Thank you for such detailed response, it helped much! Unfortunately, it's pretty weird problem that though I'm not sure about how to solve. I suppose you run this website with built in Symfony web server, i.e. "bin/console server:run", right? If so, you did everything correct: correctly included assets with asset() function, your source code in browser looks perfect, and I see you have all the assets you linked in the public/ directory. But if you run your website in a different way, please, try to use "bin/console server:run" instead.

To debug it further, here're some of my thoughts:

  1. Could you try to open the website using local IP instead of "localhost", i.e. open
    "http://127.0.0.1:8000/&quot; in Chrome, does it look the same?
  2. Please, open "http://127.0.0.1:8000/css/style.css&quot; file - do you see its content in the browser? Also, open the Chrome Debug toolbar - do you see any errors in Network / Console / etc. tabs?
  3. The last but not least, I see you don't use PhpStorm, so probably your text editor / IDE use invalid encoding. I'd recommend you to open this project in PhpStorm, and create a new stylesheets (important to create this file in PhpStorm, not in your current text editor), e.g. "public/css/test.css" and include this file in your template like:
    
    

<link rel="stylesheet" href="{{ asset('css/test.css') }}" type="text/css">


Add some basic styles so you can see changes in the browser and open the website. Do you see the same net::ERR_INVALID_HTTP_RESPONSE problem for this test.css file?

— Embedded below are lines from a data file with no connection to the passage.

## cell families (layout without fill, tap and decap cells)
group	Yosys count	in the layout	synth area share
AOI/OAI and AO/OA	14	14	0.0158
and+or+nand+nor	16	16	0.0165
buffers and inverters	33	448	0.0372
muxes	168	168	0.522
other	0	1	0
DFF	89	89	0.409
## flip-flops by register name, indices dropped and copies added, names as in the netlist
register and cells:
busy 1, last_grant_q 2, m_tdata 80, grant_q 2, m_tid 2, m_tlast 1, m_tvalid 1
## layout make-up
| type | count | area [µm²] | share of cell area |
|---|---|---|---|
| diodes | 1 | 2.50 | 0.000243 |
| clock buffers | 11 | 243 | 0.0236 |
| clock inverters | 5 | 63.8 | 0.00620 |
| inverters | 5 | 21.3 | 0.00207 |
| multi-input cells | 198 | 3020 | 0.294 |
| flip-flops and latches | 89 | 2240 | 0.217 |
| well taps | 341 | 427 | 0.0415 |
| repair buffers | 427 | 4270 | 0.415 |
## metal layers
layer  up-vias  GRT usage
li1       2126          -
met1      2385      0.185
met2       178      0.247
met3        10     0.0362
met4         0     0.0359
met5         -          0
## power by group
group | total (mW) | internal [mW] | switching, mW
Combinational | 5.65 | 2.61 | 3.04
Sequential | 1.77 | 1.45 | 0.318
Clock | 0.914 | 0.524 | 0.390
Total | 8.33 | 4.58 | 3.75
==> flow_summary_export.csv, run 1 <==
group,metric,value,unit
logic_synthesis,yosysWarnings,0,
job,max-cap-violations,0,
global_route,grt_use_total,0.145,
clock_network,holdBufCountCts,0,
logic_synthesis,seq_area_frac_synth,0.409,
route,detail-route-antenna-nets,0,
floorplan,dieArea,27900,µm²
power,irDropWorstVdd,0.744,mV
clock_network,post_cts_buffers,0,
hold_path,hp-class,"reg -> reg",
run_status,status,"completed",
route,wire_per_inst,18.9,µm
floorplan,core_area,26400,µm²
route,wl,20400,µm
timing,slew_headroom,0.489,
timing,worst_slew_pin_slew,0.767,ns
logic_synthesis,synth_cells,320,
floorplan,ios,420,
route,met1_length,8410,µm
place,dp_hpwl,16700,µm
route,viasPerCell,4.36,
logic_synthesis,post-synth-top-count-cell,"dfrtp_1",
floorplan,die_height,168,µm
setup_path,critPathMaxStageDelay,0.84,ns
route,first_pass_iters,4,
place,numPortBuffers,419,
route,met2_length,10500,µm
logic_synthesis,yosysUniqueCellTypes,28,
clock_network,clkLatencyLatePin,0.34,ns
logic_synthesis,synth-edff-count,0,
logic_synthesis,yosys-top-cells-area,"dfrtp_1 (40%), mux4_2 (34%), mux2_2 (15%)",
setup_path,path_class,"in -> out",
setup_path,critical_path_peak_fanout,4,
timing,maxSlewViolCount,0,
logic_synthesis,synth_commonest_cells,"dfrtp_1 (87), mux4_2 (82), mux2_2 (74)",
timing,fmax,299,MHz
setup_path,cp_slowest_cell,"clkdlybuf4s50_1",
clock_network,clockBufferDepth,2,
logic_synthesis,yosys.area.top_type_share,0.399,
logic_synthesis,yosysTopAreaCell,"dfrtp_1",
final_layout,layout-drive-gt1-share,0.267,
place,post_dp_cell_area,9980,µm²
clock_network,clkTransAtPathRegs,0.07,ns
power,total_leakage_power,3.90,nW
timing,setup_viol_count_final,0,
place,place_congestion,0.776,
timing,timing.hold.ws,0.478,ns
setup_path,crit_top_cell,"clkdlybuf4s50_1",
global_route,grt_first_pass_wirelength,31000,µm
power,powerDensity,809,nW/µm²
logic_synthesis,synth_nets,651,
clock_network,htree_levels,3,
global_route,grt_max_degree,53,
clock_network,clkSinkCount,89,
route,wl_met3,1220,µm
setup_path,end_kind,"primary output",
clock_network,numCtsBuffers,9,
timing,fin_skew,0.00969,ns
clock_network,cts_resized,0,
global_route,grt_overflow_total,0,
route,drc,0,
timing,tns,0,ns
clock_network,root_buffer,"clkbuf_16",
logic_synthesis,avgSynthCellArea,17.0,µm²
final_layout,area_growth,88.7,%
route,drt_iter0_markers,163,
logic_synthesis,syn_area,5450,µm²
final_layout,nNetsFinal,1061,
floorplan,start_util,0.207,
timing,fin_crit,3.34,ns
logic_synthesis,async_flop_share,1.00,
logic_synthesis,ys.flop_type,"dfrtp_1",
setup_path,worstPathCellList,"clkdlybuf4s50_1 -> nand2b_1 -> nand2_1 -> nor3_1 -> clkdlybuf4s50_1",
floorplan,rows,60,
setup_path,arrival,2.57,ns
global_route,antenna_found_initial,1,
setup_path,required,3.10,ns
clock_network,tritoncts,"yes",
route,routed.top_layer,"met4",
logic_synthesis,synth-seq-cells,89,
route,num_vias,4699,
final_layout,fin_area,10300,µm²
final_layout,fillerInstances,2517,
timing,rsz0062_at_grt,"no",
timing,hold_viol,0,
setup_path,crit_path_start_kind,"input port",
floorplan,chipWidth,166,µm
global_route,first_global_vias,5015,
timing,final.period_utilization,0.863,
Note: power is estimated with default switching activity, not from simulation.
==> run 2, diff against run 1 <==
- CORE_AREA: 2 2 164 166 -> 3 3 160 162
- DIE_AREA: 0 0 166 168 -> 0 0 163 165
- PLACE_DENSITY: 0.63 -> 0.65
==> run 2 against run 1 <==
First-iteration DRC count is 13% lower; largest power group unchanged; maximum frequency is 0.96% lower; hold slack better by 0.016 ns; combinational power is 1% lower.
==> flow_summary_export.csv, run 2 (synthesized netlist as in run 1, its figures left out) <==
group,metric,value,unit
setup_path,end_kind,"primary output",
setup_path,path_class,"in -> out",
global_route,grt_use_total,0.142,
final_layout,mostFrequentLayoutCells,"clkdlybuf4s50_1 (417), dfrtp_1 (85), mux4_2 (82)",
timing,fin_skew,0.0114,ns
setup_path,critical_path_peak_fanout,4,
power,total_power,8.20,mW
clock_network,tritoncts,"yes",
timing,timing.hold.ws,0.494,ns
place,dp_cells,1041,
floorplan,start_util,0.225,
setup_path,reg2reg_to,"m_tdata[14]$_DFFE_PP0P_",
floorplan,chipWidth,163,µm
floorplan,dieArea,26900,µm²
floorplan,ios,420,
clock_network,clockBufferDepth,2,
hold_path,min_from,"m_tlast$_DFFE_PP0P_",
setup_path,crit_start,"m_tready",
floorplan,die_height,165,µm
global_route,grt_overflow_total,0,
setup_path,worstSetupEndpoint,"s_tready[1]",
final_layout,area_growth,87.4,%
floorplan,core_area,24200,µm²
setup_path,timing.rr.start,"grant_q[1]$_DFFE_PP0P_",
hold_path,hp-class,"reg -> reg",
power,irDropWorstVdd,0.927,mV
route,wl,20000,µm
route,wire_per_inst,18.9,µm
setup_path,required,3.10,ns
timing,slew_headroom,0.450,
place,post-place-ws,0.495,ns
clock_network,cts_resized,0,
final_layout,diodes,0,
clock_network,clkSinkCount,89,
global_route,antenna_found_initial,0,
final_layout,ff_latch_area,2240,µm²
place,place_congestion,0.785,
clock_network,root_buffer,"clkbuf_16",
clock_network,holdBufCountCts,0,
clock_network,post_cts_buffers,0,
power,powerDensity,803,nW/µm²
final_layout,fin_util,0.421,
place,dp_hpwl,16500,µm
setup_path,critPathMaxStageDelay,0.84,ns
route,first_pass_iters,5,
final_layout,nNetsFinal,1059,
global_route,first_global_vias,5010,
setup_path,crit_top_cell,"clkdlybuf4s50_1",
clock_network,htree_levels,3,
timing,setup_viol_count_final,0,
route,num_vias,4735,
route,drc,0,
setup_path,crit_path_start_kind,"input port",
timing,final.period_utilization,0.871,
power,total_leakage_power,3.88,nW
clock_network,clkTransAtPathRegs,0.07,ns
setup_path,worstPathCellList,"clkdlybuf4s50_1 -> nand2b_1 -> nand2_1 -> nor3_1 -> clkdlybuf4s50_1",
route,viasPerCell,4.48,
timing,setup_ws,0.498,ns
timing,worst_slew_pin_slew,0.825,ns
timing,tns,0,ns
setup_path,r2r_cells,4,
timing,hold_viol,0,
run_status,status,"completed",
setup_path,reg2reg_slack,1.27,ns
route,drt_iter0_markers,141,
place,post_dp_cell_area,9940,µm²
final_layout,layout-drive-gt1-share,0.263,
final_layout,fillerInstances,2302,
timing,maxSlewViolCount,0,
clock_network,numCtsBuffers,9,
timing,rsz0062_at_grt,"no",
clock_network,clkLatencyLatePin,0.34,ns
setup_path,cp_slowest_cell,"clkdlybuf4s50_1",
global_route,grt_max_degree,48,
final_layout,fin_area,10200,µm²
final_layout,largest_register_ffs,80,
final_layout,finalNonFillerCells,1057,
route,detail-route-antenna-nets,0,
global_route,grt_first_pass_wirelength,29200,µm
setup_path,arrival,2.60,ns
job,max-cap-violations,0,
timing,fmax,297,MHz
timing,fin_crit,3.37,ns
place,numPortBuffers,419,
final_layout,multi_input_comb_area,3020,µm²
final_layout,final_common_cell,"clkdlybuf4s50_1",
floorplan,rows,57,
### config.mk
export PLATFORM = sky130hd
export DESIGN_NAME = instr_issuer_flat
export DESIGN_NICKNAME = d
export VERILOG_FILES = /design/src/rtl/instr_issuer_pkg.sv /design/src/rtl/instr_issuer_if.sv /design/src/rtl/instr_issuer_ram.sv /design/src/rtl/instr_issuer.sv /design/src/flat_wrapper.sv
export SDC_FILE = /design/constraint.sdc
export NUM_CORES = 1
export LEC_CHECK = 0
export ABC_AREA = 1
export CAP_MARGIN = 20
export CORE_MARGIN = 4
export CORE_UTILIZATION = 54
export CTS_BUF_LIST = sky130_fd_sc_hd__clkbuf_2 sky130_fd_sc_hd__clkbuf_4 sky130_fd_sc_hd__clkbuf_8
export DETAILED_ROUTE_END_ITERATION = 12
export PLACE_DENSITY = 0.73
export SLEW_MARGIN = 20
export SYNTH_ARGS = -nofsm -noshare
export SYNTH_HDL_FRONTEND = slang
export SYNTH_SLANG_ARGS = --single-unit
### constraint.sdc
create_clock -name clk -period 2.86 [get_ports clk]
set_input_delay 0.572 -clock clk [delete_from_list [all_inputs] [get_ports clk]]
set_output_delay 0.572 -clock clk [all_outputs]
set_load 0.05 [all_outputs]
$ cat src/rtl/mem_stage_sram_pkg.sv
// mem_stage_sram_pkg: shared state encoding and defaults for the SRAM memory stage
package mem_stage_sram_pkg;
    localparam logic [1:0] S_IDLE = 2'd0;
    localparam logic [1:0] S_LO   = 2'd1;
    localparam logic [1:0] S_HI   = 2'd2;
    localparam logic [1:0] S_DONE = 2'd3;
    localparam int BASE_ADDR_DEF = 1024;
    localparam int REG_W = 4;
endpackage

$ cat src/rtl/mem_stage_sram_ctrl.sv
// sram_ctrl: two half-word access sequencer for a 16-bit async SRAM, with freeze generation
module sram_ctrl
    import mem_stage_sram_pkg::*;
#(
    parameter int BASE_ADDR   = BASE_ADDR_DEF,
    parameter int WAIT_CYCLES = 2,
    parameter int SRAM_AW     = 18
) (
    input  logic               clk,
    input  logic               rst,
    input  logic               rd,
    input  logic               wr,
    input  logic [31:0]        addr,
    input  logic [31:0]        wdata,
    output logic               freeze,
    output logic [SRAM_AW-1:0] sram_addr,
    output logic [15:0]        sram_wdata,
    input  logic [15:0]        sram_rdata,
    output logic               sram_we_n,
    output logic               sram_oe_n,
    output logic [31:0]        rd_buf
);
    localparam int CW = $clog2(WAIT_CYCLES + 1);
    logic [1:0]         state, nxt;
    logic [CW-1:0]      cnt;
    logic [SRAM_AW-2:0] word;
    logic               last, busy, nbusy, req;
    always_comb begin
        word   = (SRAM_AW-1)'((addr - 32'(BASE_ADDR)) >> 2);
        req    = rd || wr;
        last   = cnt == CW'(WAIT_CYCLES - 1);
        busy   = state == S_LO || state == S_HI;
        nxt    = state == S_IDLE ? (req ? S_LO : S_IDLE) :
                 state == S_LO   ? (last ? S_HI : S_LO) :
                 state == S_HI   ? (last ? S_DONE : S_HI) : S_IDLE;
        nbusy  = nxt == S_LO || nxt == S_HI;
        freeze = (state == S_IDLE && req) || busy;
    end
    // Pins are registered from the next state so the async SRAM sees glitch-free strobes
    always_ff @(posedge clk) begin
        if (rst) begin
            state      <= S_IDLE;
            cnt        <= '0;
            sram_we_n  <= 1'b1;
            sram_oe_n  <= 1'b1;
            sram_addr  <= '0;
            sram_wdata <= '0;
            rd_buf     <= '0;
        end else begin
            state      <= nxt;
            cnt        <= (busy && !last) ? cnt + 1'b1 : '0;
            sram_we_n  <= !(nbusy && wr);
            sram_oe_n  <= !(nbusy && !wr);
            sram_addr  <= nbusy ? {word, nxt == S_HI} : '0;
            sram_wdata <= (nbusy && wr) ? (nxt == S_HI ? wdata[31:16] : wdata[15:0]) : '0;
            if (state == S_LO && last && !wr) rd_buf[15:0] <= sram_rdata;
            if (state == S_HI && last && !wr) rd_buf[31:16] <= sram_rdata;
        end
    end
endmodule

$ cat src/rtl/mem_stage_sram.sv
// mem_stage_sram: pipeline memory stage over 16-bit async SRAM plus the MEM/WB register
module mem_stage_sram
    import mem_stage_sram_pkg::*;
#(
    parameter int BASE_ADDR   = BASE_ADDR_DEF,
    parameter int WAIT_CYCLES = 2,
    parameter int SRAM_AW     = 18
) (
    input  logic               clk,
    input  logic               rst,
    input  logic               wb_en_in,
    input  logic               mem_read_en_in,
    input  logic               mem_write_en_in,
    input  logic [31:0]        alu_res_in,
    input  logic [31:0]        val_rm_in,
    input  logic [REG_W-1:0]   dest_in,
    output logic               freeze,
    output logic [SRAM_AW-1:0] sram_addr,
    output logic [15:0]        sram_wdata,
    input  logic [15:0]        sram_rdata,
    output logic               sram_we_n,
    output logic               sram_oe_n,
    output logic               wb_en_out,
    output logic               mem_read_en_out,
    output logic [31:0]        alu_res_out,
    output logic [31:0]        mem_data_out,
    output logic [REG_W-1:0]   dest_out
);
    logic [31:0] rd_buf;
    sram_ctrl #(.BASE_ADDR(BASE_ADDR), .WAIT_CYCLES(WAIT_CYCLES), .SRAM_AW(SRAM_AW)) u_ctrl (
        .clk(clk),
        .rst(rst),
        .rd(mem_read_en_in),
        .wr(mem_write_en_in),
        .addr(alu_res_in),
        .wdata(val_rm_in),
        .freeze(freeze),
        .sram_addr(sram_addr),
        .sram_wdata(sram_wdata),
        .sram_rdata(sram_rdata),
        .sram_we_n(sram_we_n),
        .sram_oe_n(sram_oe_n),
        .rd_buf(rd_buf)
    );
    always_ff @(posedge clk) begin
        if (rst) begin
            wb_en_out       <= 1'b0;
            mem_read_en_out <= 1'b0;
            alu_res_out     <= '0;
            mem_data_out    <= '0;
            dest_out        <= '0;
        end else if (freeze) begin
            wb_en_out       <= 1'b0;
            mem_read_en_out <= 1'b0;
        end else begin
            wb_en_out       <= wb_en_in;
            mem_read_en_out <= mem_read_en_in;
            alu_res_out     <= alu_res_in;
            mem_data_out    <= rd_buf;
            dest_out        <= dest_in;
        end
    end
endmodule

$ cat config.mk
export PLATFORM = sky130hd
export DESIGN_NAME = mem_stage_sram
export DESIGN_NICKNAME = d
export VERILOG_FILES = /design/src/rtl/mem_stage_sram_pkg.sv /design/src/rtl/mem_stage_sram_ctrl.sv /design/src/rtl/mem_stage_sram.sv
export SDC_FILE = /design/constraint.sdc
export NUM_CORES = 1
export LEC_CHECK = 0
export CAP_MARGIN = 25
export CORE_MARGIN = 1
export CORE_UTILIZATION = 48
export CTS_CLUSTER_SIZE = 24
export DETAILED_ROUTE_END_ITERATION = 10
export PLACE_DENSITY = 0.88
export SETUP_SLACK_MARGIN = 0.2
export SLEW_MARGIN = 20
export SYNTH_ARGS = -nofsm -noshare
export SYNTH_HDL_FRONTEND = slang
export SYNTH_SLANG_ARGS = --single-unit
export TNS_END_PERCENT = 5
$ cat constraint.sdc
create_clock -name clk -period 6.4 [get_ports clk]
set_input_delay 0.96 -clock clk [delete_from_list [all_inputs] [get_ports clk]]
set_output_delay 0.96 -clock clk [all_outputs]
set_load 0.01 [all_outputs]
## After elaboration in Yosys (flattened, before gate mapping)

Cells that the tools add are included.

| word-level totals | value |
|---|---|
| input port bits | 89 |
| output and inout bits | 107 |
| register bits after elaboration | 142 |

| operators by class | value |
|---|---|
| equal/unequal tests | 5 |
| reduce and logical (&&, ||, !) cells | 21 |
| $add $sub $neg | 2 |
| bitwise logic cells | 3 |
| muxes and demuxes | 7 |

Operators by type and width:

| operator | number |
|---|---|
| $sub 19x11->19 const B | 1 |
| $mux 16 | 1 |
| $logic_and 1x1->1 | 8 |
| $mux 2 | 4 |
| $reduce_or 2->1 | 4 |
| $eq 2x1->1 const B | 3 |
| $eq 2x2->1 const B | 2 |
| $logic_not 1->1 | 4 |
| $logic_or 1x1->1 | 4 |
| $not 1->1 | 3 |
| $add 2x1->2 const B | 1 |
| $logic_not 2->1 | 1 |
| $mux 1 | 2 |

## Depth between registers and ports, before layout

| logic depth | value |
|---|---|
| depth in word-level cells | 10 |
| mapped depth | 9 |
| mapped depth without buffers | 8 |

## Cells and area by module

A second synthesis with hierarchy kept.

| second synthesis, totals | value |
|---|---|
| cells, all modules | 505 |
| area, all modules | 5066.1 sq um |

Modules (own cells, without submodules):

| module | times used | area each (sq um) | cells an instance |
|---|---|---|---|
| sram_ctrl | 1 | 2565.0 | 281 |
| mem_stage_sram | 1 | 2501.1 | 224 |

## Worst setup path after synthesis

OpenSTA, ideal clock, no wires.

| timing | value |
|---|---|
| path type | input to register |
| from | in mem_write_en_in |
| to | reg u_ctrl.sram_wdata[10] |
| stages on the path | 8 |
| setup slack | 3.559 ns |
| buffers on the path | 3 |
| required time | 6.283 ns |
| data arrival time | 2.724 ns |
| cell sequence | clkbuf_1 -> or3b_2 -> o31ai_1 -> ha_1 -> clkbuf_1 -> buf_2 -> mux2i_1 -> nor2_1 |

| on the way | value |
|---|---|
| longest elaborated chain between the ends | 8 |
| elaborated cells between the ends (all ways) | 10 |
| classes of those cells | eq/ne (2); mux (3); bitwise (1); reduce/logical (4) |

RTL lines:

| element | RTL line | RTL |
|---|---|---|
| start: declaration | mem_stage_sram.sv:13 | `input logic mem_write_en_in,` |
| $logic_or 1x1->1 | mem_stage_sram_ctrl.sv:30 | `req = rd \|\| wr;` |
| $mux 1 | mem_stage_sram_ctrl.sv:33 | `nxt = state == S_IDLE ? (req ? S_LO : S_IDLE) :` |
| $mux 2 | mem_stage_sram_ctrl.sv:33 |  |
| $eq 2x1->1 / $eq 2x2->1 (equally long branches) | mem_stage_sram_ctrl.sv:36, mem_stage_sram_ctrl.sv:55 |  |
| $logic_or 1x1->1 | mem_stage_sram_ctrl.sv:36 | `nbusy = nxt == S_LO \|\| nxt == S_HI;` |
| $logic_and 1x1->1 | mem_stage_sram_ctrl.sv:55 | `sram_wdata <= (nbusy && wr) ? (nxt == S_HI ? wdata[31:16] : wdata[15:0]) : '0;` |
| $not 1->1 (no line) | -- |  |
| $reduce_or 2->1 (no line) | -- |  |
| end signal: assignment | mem_stage_sram_ctrl.sv:55 |  |
| end: declaration | mem_stage_sram_ctrl.sv:17 | `output logic [15:0] sram_wdata,` |

Several ways; a longest one is shown, not always the timed one.
A chain may end at the register's enable or synchronous reset.

## Worst setup path in the final report

| timing | value |
|---|---|
| from | reg u_ctrl.state[0] |
| to | out freeze |

| on the way | value |
|---|---|
| longest elaborated chain between the ends | 3 |
| elaborated cells between the ends (all ways) | 6 |
| classes of those cells | eq/ne (2); reduce/logical (4) |

RTL lines:

| element | RTL line | RTL |
|---|---|---|
| start: declaration | mem_stage_sram_ctrl.sv:24 | `logic [1:0] state, nxt;` |
| start signal: assignment | mem_stage_sram_ctrl.sv:50 | `state <= nxt;` |
| $eq 2x1->1, or another cell as far along | mem_stage_sram_ctrl.sv:32 | `busy = state == S_LO \|\| state == S_HI;` |
| $logic_or 1x1->1 / $logic_and 1x1->1 (equally long branches) | mem_stage_sram_ctrl.sv:32, mem_stage_sram_ctrl.sv:37 |  |
| $logic_or 1x1->1 (*) | mem_stage_sram_ctrl.sv:37 | `freeze = (state == S_IDLE && req) \|\| busy;` |
| end: declaration | mem_stage_sram.sv:17 | `output logic freeze,` |

Mark *: on every way between the ends. The rest lies on a longest branch, timed or not.

==> results.toml <==
[status]
status = "finished clean"

[clocking]
clkSinkCount = 142
ctsHtreeMaxLevel = 4
numCtsBuffers = 17
ctsResizeCount = 0
post_cts_buffers = 0
cts.path.max_buffers = 2
path_clk_slew_ps = 60
clk_latency_ps = 520
clockRootBuffer = "clkbuf_8"
cts_tree = "built"
cts_hold_buffers = 0

[routing]
wl_per_cell_um = 16.6
vias = 4963
drc = 0
drt_first_pass_iters = 5
ant_nets = 0
routed_via_density = 5.42
drt_iter0_drc = 294
drt-total-wl_um = 15200

[timing]
min_period_over_period = 0.549
slew_headroom = 0.305
final-hold-violation-count = 0
finalMaxSlewViolations = 0
worst_pin_slew_ps = 1040
fin_hold_ws_ps = 460
period_minus_slack_ps = 3510
fin_worst_skew_ps = 11.2
fmax_mhz = 285
setup_viol = 0
rsz0062_at_grt = "false"
final.setup.tns_ps = 0

[power]
p_total_w = 0.00233
p_leak_nw = 2.74
cellPowerDensity_nw_per_um2 = 292
vdd_drop_max_uv = 177

[setup_path]
cp_slowest_cell = "clkdlybuf4s50_1"
crit_required_ps = 5440
startpoint_type = "register"
crit_chain = "inv_1 -> ha_4 -> buf_16 -> nand2b_1 -> clkdlybuf4s50_1"
r2r_slack_ps = 3560
end_kind = "output port"
max_stage_delay_ps = 570
critPathTopFamily = "buffers and inverters"
path_buf_inv = 3
cp_data_arrival_time_ps = 2550
path_class = "register to output port"
path_max_fanout = 94

[synthesis]
yosysSeqAreaShare = 0.533
syn_inst = 596
syn-num-nets = 692
yosys_register_bits = 142
yosys_warnings = 0
synth_ff_type = "dfxtp_1"
syn_area_per_cell_um2 = 8.95
async_reset_ff_frac = 0
synthDistinctLibCells = 28
synth_edf_count = 0
syn_area_um2 = 5330

[global_route]
grt_max_degree = 139
antenna_found_initial = 0
grt_use_total = 0.267
grt_pass1_vias = 4809
grt-ovfl-total = 0
grt_pass1_wl_um = 23800

[floorplan]
ios = 196
core_um2 = 10800
dieArea_um2 = 11500
die_x_um = 107
rows = 38
start_util = 0.492
die_h_um = 107

[cells_and_area]
drive_gt1_frac = 0.0542
fin_util = 0.738
diodes = 0
synthToLayoutAreaGrowth_pct = 50.0
nNetsFinal = 858

[placed_design]
port_buffers = 195
gp_congestion = 0.805
hpwl_um = 9860

[hold_path]
hp-class = "register to register"

[job]
drv_cap = 0
==> worst reg2reg max path: cells and delay by family, from the launching register on <==
| kind | cells | cell delay (ps) |
|---|---|---|
| adder cells (fa/ha/maj) | 2 | 540 |
| AND/OR/NAND/NOR | 4 | 1680 |
| flip-flops | 1 | 310 |
| buffers and inverters | 1 | 130 |
| AO/OA/AOI/OAI | 1 | 100 |
==> cell families (layout without fill, tap and decap cells) <==
kind of cell,count (synthesis),in the layout,share of synthesized area
simple gates,190,190,0.201
compound gates,181,181,0.172
flops,142,142,0.533
buf+inv,57,236,0.0422
mux,17,17,0.0319
fa+ha+maj,7,7,0.0164
xor+xnor,2,2,0.00329
==> layout make-up <==
cell class	instances	area [um2]
sequential	142	2840
clock buffer	21	449
timing repair buffer	199	2010
fill	777	2840
multi-input combinational	397	2290
clock inverter	11	211
tap	140	175
inverter	5	18.8
==> cells in the final DEF (no fill, tap or decap), drive strengths merged <==
| master | count |
|---|---|
| clkdlybuf4s50 | 194 |
| dfxtp | 142 |
| a21oi | 105 |
| o21ai | 71 |
| nand3b | 68 |
| nand2 | 66 |
| nor2 | 26 |
| clkbuf | 21 |
| mux2i | 17 |
| and2 | 9 |
| ha | 7 |
| bufinv | 6 |
| or3 | 6 |
| inv | 5 |
| buf | 5 |
| o31ai | 4 |
| clkinv | 4 |
| and3b | 3 |
| nor3b | 3 |
| nand2b | 2 |
| xnor2 | 2 |
| or3b | 2 |
| or4 | 2 |
| nor2b | 1 |
| o21a | 1 |
| or2 | 1 |
| nor3 | 1 |
| clkinvlp | 1 |
==> per-layer routing <==
metal / GRT usage / up-vias / share of wire
met3: 0.0654 / 25 / 0.058
met1: 0.308 / 2387 / 0.40
met5: 0 / - / 0
met4: 0.109 / 0 / 0.021
met2: 0.471 / 166 / 0.52
li1: - / 2385 / -
==> state kept, by name, indices dropped and copies added (netlist names) <==
register	cells
u_ctrl.sram_we_n	1
u_ctrl.state	2
u_ctrl.cnt	2
u_ctrl.sram_wdata	16
u_ctrl.sram_oe_n	1
u_ctrl.sram_addr	18
wb_en_out	1
mem_read_en_out	1
dest_out	4
alu_res_out	32
u_ctrl.rd_buf	32
mem_data_out	32
==> synthesized netlist by cell type (all sizes together), types with 3 or more instances <==
master	n	area share
dfxtp	142	0.53
o21ai	71	0.067
or3	6	0.0080
nor2	26	0.018
o31ai	4	0.0056
inv	5	0.0035
a21oi	105	0.099
buf	9	0.0084
ha	7	0.016
and2	9	0.011
and3b	3	0.0049
nand3b	68	0.096
clkbuf	43	0.030
nor3b	3	0.0042
mux2i	17	0.032
nand2	66	0.046
==> worst paths after layout <==
kind,from,end,cells past startpoint
min,u_ctrl.rd_buf[3],u_ctrl.rd_buf[3],2
min reg2reg,u_ctrl.rd_buf[3],u_ctrl.rd_buf[3],2
max reg2reg,u_ctrl.state[0],u_ctrl.sram_wdata[4],8
max,u_ctrl.state[0],freeze,5
==> power by group <==
| part | switching [W] | internal [W] |
|---|---|---|
| Clock | 0.000356 | 0.000731 |
| Combinational | 0.000149 | 0.000160 |
| Sequential | 0.0000151 | 0.000922 |
==> per-stage QoR <==
step | worst slack, ps | area (um2) | std cells
3_3_place_gp | 2920 | 7290 | 881
4_1_cts | 2690 | 7970 | 914
5_1_grt | 2750 | 8000 | 915
2_1_floorplan | 3560 | 5330 | 596
3_5_place_dp | 2720 | 7310 | 882
6_report | 2890 | 8000 | 915
Power figures use the tool's default switching activity.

I hope it helps to figure out the problem.

Cheers!
Reply

Hey Lazarotto,

Hm what about other browsers? Does it work there? Could you show us how you include the assets? Are you talking about JS, CSS, images? I wonder to see the line how you include them in your template. Btw, could you also debug URLs? What URL causes the net::ERR_INVALID_HTTP_RESPONSE error?

Cheers!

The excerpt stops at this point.